Belgian cyclo-cross rider Femke Van den Driessche has been banned from cycling for six years following the discovery of a concealed motor in a bike prepared for her at the world championships in Zolder at the end ofJanuary.

In the first case of its type, the UCI disciplinary committee has also fined her 20,000 Swiss Francs and stripped her of results obtained since 11 October 2015, the date on which her ban starts.

The UCI confirmed that the motor concerned was a Vivax, operated by a Bluetooth switch concealed under the bar tape, detected using magnetic resonance testing technology deployed for the first time this year.

The fact the ban is backdated by nearly three months suggests the UCI is satisfied that Ven den Driessche was using the illegal equipment throughout the season.

That mirrors suspicions expressed by some riders after the world championships that the 19-year-old had cheated at races such as the Koppenbergcross World Cup event in November.

Ven den Driessche, who had claimed that the bike belonged to a friend and had been prepared for her in error, also loses all prize money she won since 11 December, as well as her Under-23 Belgian and European titles.

She chose not to defend herself at the disciplinary hearing in Aigle, Switzerland, last month.

The UCI said that besides checking 100 bikes at Zolder for concealed motors, it had also tested "274 at the UCI Track Cycling World Championships in London, 216 at the Tour of Flanders, 232 at Paris-Roubaix [and] 173 at the U23 Liège-Bastogne-Liège)," adding that it would "continue to test heavily in all disciplines throughout the year."

Last week, a joint investigation by journalists from the French TV show Stade 2 and Italian newspaper La Corriere della Sera claimed to have detected seven bikes equipped with hidden motors at races in March including Strade Bianche.

> Hidden motors used at Strade Bianche, claims French TV (+ video)

They said the thermal imaging equipment used in their investigation was more accurate than the UCI's kit, which uses an app linked to a tablet computer to look for magnetic waves.

They also claimed that motors in use now are much smaller - 5cm in length compared to 22cm for the Vivax now confirmed as having been found in Van den Driessche's bike.

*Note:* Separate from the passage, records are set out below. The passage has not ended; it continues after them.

===== src/rtl/shift_deser_if.sv =====
// rtl/shift_deser_if.sv - serial input and parallel output bundle for shift_deser
// Ports (slave = receiver side):
//   serialIn, bitEn : serial line and bit strobe into the receiver
//   q, valid, ready : parallel word and its valid/ready handshake
//   frameErr, overrun : one-cycle status pulses from the receiver
interface shift_deser_if #(
    parameter int N = 4
) ();
    logic         serialIn;
    logic         bitEn;
    logic [N-1:0] q;
    logic         valid;
    logic         ready;
    logic         frameErr;
    logic         overrun;

    modport slave (
        input  serialIn,
        input  bitEn,
        input  ready,
        output q,
        output valid,
        output frameErr,
        output overrun
    );

    modport master (
        output serialIn,
        output bitEn,
        output ready,
        input  q,
        input  valid,
        input  frameErr,
        input  overrun
    );
endinterface


===== src/rtl/shift_deser.sv =====
// rtl/shift_deser.sv - serial-to-parallel frame receiver with a one-word output buffer
// Ports:
//   clk     : rising-edge clock
//   reset_n : synchronous active-low reset
//   bus     : shift_deser_if.slave (serialIn/bitEn in, q/valid/ready handshake, frameErr/overrun pulses)
module shift_deser #(
    parameter int N = 4
) (
    input  logic          clk,
    input  logic          reset_n,
    shift_deser_if.slave  bus
);
    localparam int CW = $clog2(N + 1);

    typedef enum logic [1:0] {
        IDLE = 2'd0,
        DATA = 2'd1,
        STOP = 2'd2
    } state_t;

    state_t        state_q, state_d;
    logic [CW-1:0] cnt_q, cnt_d;
    logic [N-1:0]  sr_q, sr_d;
    logic [N-1:0]  q_q, q_d;
    logic          valid_q, valid_d;
    logic          ferr_q, ferr_d;
    logic          ovr_q, ovr_d;

    always_ff @(posedge clk) begin
        if (!reset_n) begin
            state_q <= IDLE;
            cnt_q   <= '0;
            sr_q    <= '0;
            q_q     <= '0;
            valid_q <= 1'b0;
            ferr_q  <= 1'b0;
            ovr_q   <= 1'b0;
        end else begin
            state_q <= state_d;
            cnt_q   <= cnt_d;
            sr_q    <= sr_d;
            q_q     <= q_d;
            valid_q <= valid_d;
            ferr_q  <= ferr_d;
            ovr_q   <= ovr_d;
        end
    end

    always_comb begin
        state_d = state_q;
        cnt_d   = cnt_q;
        sr_d    = sr_q;
        q_d     = q_q;
        valid_d = valid_q;
        ferr_d  = 1'b0;
        ovr_d   = 1'b0;

        // Consumption runs independently of bitEn; a word landing below
        // on the same edge overrides this clear.
        if (valid_q && bus.ready) begin
            valid_d = 1'b0;
        end

        case (state_q)
            IDLE: begin
                if (bus.bitEn && !bus.serialIn) begin
                    state_d = DATA;
                    cnt_d   = '0;
                end
            end
            DATA: begin
                if (bus.bitEn) begin
                    sr_d  = {sr_q[N-2:0], bus.serialIn};
                    cnt_d = cnt_q + CW'(1);
                    if (cnt_q == CW'(N - 1)) begin
                        state_d = STOP;
                    end
                end
            end
            STOP: begin
                if (bus.bitEn) begin
                    // A 0 stop bit returns to IDLE; it is never reused as a start bit.
                    state_d = IDLE;
                    if (bus.serialIn) begin
                        if (!valid_q || bus.ready) begin
                            q_d     = sr_q;
                            valid_d = 1'b1;
                        end else begin
                            ovr_d = 1'b1;
                        end
                    end else begin
                        ferr_d = 1'b1;
                    end
                end
            end
            default: begin
                state_d = IDLE;
            end
        endcase
    end

    assign bus.q        = q_q;
    assign bus.valid    = valid_q;
    assign bus.frameErr = ferr_q;
    assign bus.overrun  = ovr_q;
endmodule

UCI President Brian Cookson commented: “We have invested considerable resources in developing this new and highly effective scanning technology and also in strengthening the sanctions applicable to anyone found cheating in this way.

"This case is a major victory for the UCI and all those fans, riders and teams who want to be assured that we will keep this form of cheating out of our sport.”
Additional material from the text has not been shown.